TO REGISTER FOR THIS WORKSHOP, GO
HERE. NOTE THAT SPACE IS VERY LIMITED.
Securing the enterprise is a demanding task that requires a complete understanding of the infrastructure and its running services. To uncover signs of compromise, it is first necessary to know what normal activity looks like. Almost all services make use of some type of logging function with the vast majority of logs adhering to RFC 5424 or the Syslog protocol. Centralizing log analysis functions opens new opportunities for cross-referencing and analyzing data.
Log aggregation tools are available from a variety of vendors and are critical in presenting data in a timely and usable manner. With proper planning, log aggregation tools can be configured to track critical infrastructure activity and provide alerting when anomalies indicative of compromise are detected. Log analysis can be used to detect malicious login attempts, device compromise, data exfiltration, unexpected network traffic, unauthorized file changes, rogue application installations, and more.

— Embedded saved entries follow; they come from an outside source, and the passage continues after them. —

Context: an optimization exercise on an open-source flow, tuned for small area. The choices shown serve that exercise and are no tape-out recipe.
The RTL was checked by simulation tests, not by an equivalence proof against the original design.
No activity file was given, so power comes from the tool's default toggle rates.

==> flow/design.v <==
module array_feeder #(
    parameter int HEIGHT = 12,
    parameter int WIDTH  = 14,
    parameter int IWIDTH = 8,
    parameter int KW     = 8
) (
    input  logic                     clk,
    input  logic                     rst,
    input  logic                     start,
    input  logic [KW-1:0]            k_len,
    output logic                     busy,
    output logic                     done,
    input  logic                     in_valid,
    output logic                     in_ready,
    input  logic [HEIGHT*IWIDTH-1:0] in_ifm,
    input  logic [WIDTH*IWIDTH-1:0]  in_wght,
    output logic [HEIGHT-1:0]        en_i,
    output logic [HEIGHT-1:0]        clr_i,
    output logic [WIDTH-1:0]         en_w,
    output logic [WIDTH-1:0]         clr_w,
    output logic [WIDTH-1:0]         en_o,
    output logic [WIDTH-1:0]         clr_o,
    output logic [HEIGHT*IWIDTH-1:0] ifm,
    output logic [WIDTH*IWIDTH-1:0]  wght
);
    localparam int FLUSH_LEN = HEIGHT + WIDTH - 2;           
    localparam int DRAIN_LEN = HEIGHT + WIDTH - 1;           
    localparam int P_DONE    = FLUSH_LEN + DRAIN_LEN;        
    localparam int NL        = (HEIGHT > WIDTH) ? HEIGHT : WIDTH;
    localparam int QW        = $clog2(NL + 2);
    localparam logic [1:0] S_IDLE   = 2'd0;
    localparam logic [1:0] S_CLEAR  = 2'd1;
    localparam logic [1:0] S_STREAM = 2'd2;
    localparam logic [1:0] S_POST   = 2'd3;
    logic [1:0]    st_q;
    logic [KW-1:0] cnt_q;
    logic          zdone_q;
    logic [QW-1:0] cq_q;      
    logic [NL-1:0] en_q;      
    logic          acc;
    logic [KW-1:0] p_neg;
    assign acc      = (st_q == S_STREAM) && in_valid;
    assign in_ready = (st_q == S_STREAM);
    assign busy     = (st_q != S_IDLE);
    assign done     = ((st_q == S_POST) && (cnt_q == KW'(-P_DONE))) || zdone_q;
    always_ff @(posedge clk or posedge rst) begin
        if (rst) begin
            st_q    <= S_IDLE;
            cnt_q   <= '0;
            zdone_q <= 1'b0;
            cq_q    <= '0;
            en_q    <= '0;
        end else begin
            zdone_q <= (st_q == S_IDLE) && start && (k_len == '0);
            en_q    <= {en_q[NL-2:0], acc};
            if (st_q == S_CLEAR) cq_q <= QW'(1);
            else if (cq_q != '0) cq_q <= cq_q + QW'(1);
            case (st_q)
                S_IDLE: begin
                    if (start && (k_len != '0)) begin
                        st_q  <= S_CLEAR;
                        cnt_q <= k_len;
                    end
                end
                S_CLEAR: st_q <= S_STREAM;
                S_STREAM: begin
                    if (in_valid) begin
                        cnt_q <= cnt_q - KW'(1);
                        if (cnt_q == KW'(1)) st_q <= S_POST;
                    end
                end
                default: begin
                    cnt_q <= cnt_q - KW'(1);
                    if (cnt_q == KW'(-P_DONE)) st_q <= S_IDLE;
                end
            endcase
        end
    end
    assign p_neg = -cnt_q;
    for (genvar k = 0; k < NL; k++) begin : g_ctl
        logic eo;
        assign eo = (st_q == S_POST) && (p_neg >= KW'(FLUSH_LEN + k + 1))
                    && (p_neg <= KW'(FLUSH_LEN + HEIGHT + k));
        if (k < HEIGHT) begin : g_r
            assign en_i[k]  = en_q[k];
            assign clr_i[k] = (cq_q == QW'(k + 1));
        end
        if (k < WIDTH) begin : g_c
            assign en_w[k]  = en_q[k];
            assign clr_w[k] = (cq_q == QW'(k + 1));
            assign clr_o[k] = (cq_q == QW'(k + 1));
            assign en_o[k]  = eo;
        end
    end
    for (genvar h = 0; h < HEIGHT; h++) begin : g_row
        logic [IWIDTH*(h+1)-1:0] sr_q;
        if (h == 0) begin : g_first
            always_ff @(posedge clk) sr_q <= in_ifm[h*IWIDTH +: IWIDTH];
        end else begin : g_rest
            always_ff @(posedge clk) sr_q <= {sr_q[IWIDTH*h-1:0], in_ifm[h*IWIDTH +: IWIDTH]};
        end
        assign ifm[h*IWIDTH +: IWIDTH] = sr_q[IWIDTH*h +: IWIDTH] & {IWIDTH{en_q[h]}};
    end
    for (genvar w = 0; w < WIDTH; w++) begin : g_col
        logic [IWIDTH*(w+1)-1:0] sr_q;
        if (w == 0) begin : g_first
            always_ff @(posedge clk) sr_q <= in_wght[w*IWIDTH +: IWIDTH];
        end else begin : g_rest
            always_ff @(posedge clk) sr_q <= {sr_q[IWIDTH*w-1:0], in_wght[w*IWIDTH +: IWIDTH]};
        end
        assign wght[w*IWIDTH +: IWIDTH] = sr_q[IWIDTH*w +: IWIDTH] & {IWIDTH{en_q[w]}};
    end
endmodule
Context: an optimization exercise on an open-source flow, tuned for small area. The choices shown serve that exercise and are no tape-out recipe. RTL that was checked went through simulation tests only; none was proved equivalent to the original. Power is estimated from default activity; no workload was simulated.

==> flow/design.v <==
package rule110_pkg;
  localparam int CELLS = 256;
  localparam int WORD  = 16;
  localparam int WORDS = CELLS / WORD;
  typedef enum logic {
    IDLE = 1'b0,
    RECV = 1'b1
  } rx_state_e;
endpackage
module rule110_step #(
  parameter int N = rule110_pkg::WORD
) (
  input  logic [N-1:0] cur_i,
  input  logic         l_i,
  input  logic         r_i,
  output logic [N-1:0] nxt_o
);
  logic [N-1:0] left;
  logic [N-1:0] right;
  assign left  = {l_i, cur_i[N-1:1]};
  assign right = {cur_i[N-2:0], r_i};
  assign nxt_o = (left & cur_i & ~right) | (~left & cur_i) | (~cur_i & right);
endmodule
module rule110_frame_rx
(
  input  logic             clk,
  input  logic             rst,
  input  logic [rule110_pkg::WORD-1:0]  word_in,
  input  logic             word_valid,
  input  logic             sof,
  input  logic             check_en,
  output logic [rule110_pkg::CELLS-1:0] frame_out,
  output logic             frame_valid,
  output logic             mismatch,
  output logic             sync_err,
  output logic [15:0]      frame_count,
  output logic [7:0]       err_count,
  output rule110_pkg::rx_state_e state_dbg
);
  localparam int CELLS = rule110_pkg::CELLS;
  localparam int WORD  = rule110_pkg::WORD;
  localparam int WORDS = rule110_pkg::WORDS;
  rule110_pkg::rx_state_e state_q;
  logic [3:0]             idx_q;
  logic [CELLS-WORD-1:0]  asm_q;      
  logic [CELLS-1:0]       frame_q;    
  logic                   have_prev_q;
  logic                   diff_q;     
  logic                   frame_valid_q;
  logic                   mismatch_q;
  logic                   sync_err_q;
  logic [15:0]            frame_count_q;
  logic [7:0]             err_count_q;
  logic                   recv;
  logic                   take;
  logic                   last;
  logic [3:0]             widx;
  logic [CELLS+1:0]       ext;
  logic [WORD+1:0]        win;
  logic [WORD-1:0]        exp_w;
  logic                   diff_w;
  logic                   diff_all;
  logic                   mismatch_d;
  assign recv = (state_q == rule110_pkg::RECV);
  assign take = word_valid & (sof | recv);           
  assign last = word_valid & recv & ~sof & (idx_q == 4'(WORDS - 1));
  assign widx = sof ? 4'd0 : idx_q;
  assign ext = {1'b0, frame_q, 1'b0};
  always_comb begin
    win = '0;
    for (int w = 0; w < WORDS; w++)
      if (widx == 4'(w)) win = ext[CELLS+1-WORD*w -: WORD+2];
  end
  rule110_step #(.N(WORD)) u_step (
    .cur_i (win[WORD:1]),
    .l_i   (win[WORD+1]),
    .r_i   (win[0]),
    .nxt_o (exp_w)
  );
  assign diff_w     = (word_in != exp_w);
  assign diff_all   = diff_w | diff_q;
  assign mismatch_d = check_en & have_prev_q & diff_all;
  always_ff @(posedge clk) begin
    if (word_valid) asm_q <= {asm_q[CELLS-2*WORD-1:0], word_in};
  end
  always_ff @(posedge clk) begin
    if (take) diff_q <= diff_w | (diff_q & ~sof);
  end
  always_ff @(posedge clk) begin
    if (rst) begin
      state_q       <= rule110_pkg::IDLE;
      idx_q         <= '0;
      frame_q       <= '0;
      have_prev_q   <= 1'b0;
      frame_valid_q <= 1'b0;
      mismatch_q    <= 1'b0;
      sync_err_q    <= 1'b0;
      frame_count_q <= '0;
      err_count_q   <= '0;
    end else begin
      frame_valid_q <= last;
      mismatch_q    <= last & mismatch_d;
      sync_err_q    <= word_valid & (recv ? sof : ~sof);
      if (take) begin
        state_q <= rule110_pkg::RECV;
        idx_q   <= sof ? 4'd1 : idx_q + 4'd1;
      end
      if (last) begin
        frame_q       <= {asm_q, word_in};
        have_prev_q   <= 1'b1;
        frame_count_q <= frame_count_q + 16'd1;
        if (mismatch_d && (err_count_q != 8'hFF)) begin
          err_count_q <= err_count_q + 8'd1;
        end
        state_q <= rule110_pkg::IDLE;
      end
    end
  end
  assign frame_out   = frame_q;
  assign frame_valid = frame_valid_q;
  assign mismatch    = mismatch_q;
  assign sync_err    = sync_err_q;
  assign frame_count = frame_count_q;
  assign err_count   = err_count_q;
  assign state_dbg   = state_q;
endmodule
Background: an optimization exercise with open tools, aiming at small area and a short achievable clock period. Do not read the settings as production practice.
RTL that was checked went through simulation tests only; none was proved equivalent to the original.
Power and IR drop assume default switching activity.

Design bru_cluster, start of the top module:
module bru_cluster (
   input  logic                                                    clk,
   input  logic                                                    rst_n,
   input  logic [bru_pipe_pkg::num_lanes*bru_pipe_pkg::uop_w-1:0]     issue,
   output logic [bru_pipe_pkg::redirect_w-1:0]                        redirect,
   output logic [bru_pipe_pkg::num_lanes*bru_pipe_pkg::link_wb_w-1:0] link_wb
);
   logic                                   s_found;
   logic                                   s_link;
   logic                                   s_jr;
   logic [bru_pipe_pkg::lane_idx_w-1:0]    s_lane;
   logic [bru_pipe_pkg::xlen-1:0]          s_a;
   logic [bru_pipe_pkg::xlen-3:0]          s_pc;
   logic [bru_pipe_pkg::xlen-1:0]          s_offset;
   logic [bru_pipe_pkg::reg_idx_w-1:0]     s_rd;
   bru_issue_stage bru_issue_stage_i (
      .clk      (clk),
      .rst_n    (rst_n),
      .issue    (issue),
      .s_found  (s_found),
      .s_link   (s_link),
      .s_jr     (s_jr),
      .s_lane   (s_lane),
      .s_a      (s_a),
      .s_pc     (s_pc),
      .s_offset (s_offset),
      .s_rd     (s_rd)
   );
   bru_redirect_select bru_redirect_select_i (
      .clk      (clk),
      .rst_n    (rst_n),
      .s_found  (s_found),
      .s_link   (s_link),
      .s_jr     (s_jr),
      .s_lane   (s_lane),
      .s_a      (s_a),
      .s_pc     (s_pc),
      .s_offset (s_offset),
      .s_rd     (s_rd),
      .redirect (redirect),
      .link_wb  (link_wb)
   );
endmodule
Size in the first run: about 280 flip-flops, roughly 740 I/O pins, roughly 0.016 mm2 of cells after synthesis.
==> module bru_redirect_select, before the edit <==
module bru_redirect_select (
   input  logic                                                    clk,
   input  logic                                                    rst_n,
   input  logic                                                    s_found,
   input  logic                                                    s_link,
   input  logic                                                    s_jr,
   input  logic [bru_pipe_pkg::lane_idx_w-1:0]                     s_lane,
   input  logic [bru_pipe_pkg::xlen-1:0]                           s_a,
   input  logic [bru_pipe_pkg::xlen-3:0]                           s_pc,
   input  logic [bru_pipe_pkg::xlen-1:0]                           s_offset,
   input  logic [bru_pipe_pkg::reg_idx_w-1:0]                      s_rd,
   output logic [bru_pipe_pkg::redirect_w-1:0]                        redirect,
   output logic [bru_pipe_pkg::num_lanes*bru_pipe_pkg::link_wb_w-1:0] link_wb
);
   localparam int num_lanes = bru_pipe_pkg::num_lanes;
   localparam int xlen      = bru_pipe_pkg::xlen;
   localparam int link_wb_w = bru_pipe_pkg::link_wb_w;
   logic [xlen-1:0] base;
   logic [xlen-1:0] target;
   logic [xlen-3:0] link_pc;
   logic            red_en;
   logic            link_en;
   assign base    = s_jr ? s_a : {s_pc, 2'b00};
   assign target  = base + s_offset;
   assign link_pc = s_pc + (xlen-2)'(1);
   assign red_en  = rst_n & s_found;
   assign link_en = rst_n & s_link;
   always_ff @(posedge clk) begin
      redirect <= red_en ? {1'b1, s_lane, target} : '0;
      for (int i = 0; i < num_lanes; i++) begin
         link_wb[i*link_wb_w +: link_wb_w] <= (link_en && s_lane == i)
                                              ? {1'b1, s_rd, link_pc, 2'b00} : '0;
      end
   end
endmodule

This course will provide students with hands-on development of practical, real-world log aggregation, analysis, and alerting skills that they can take back to their jobs, massage, and implement in their environments. We will use real world scenarios and provide virtual machines, instruction, and workable demos that students can take with them.
Students should have basic Linux & Windows familiarity and be able to do basic virtual machine manipulation. We will provide all materials via AWS. Students will need laptops.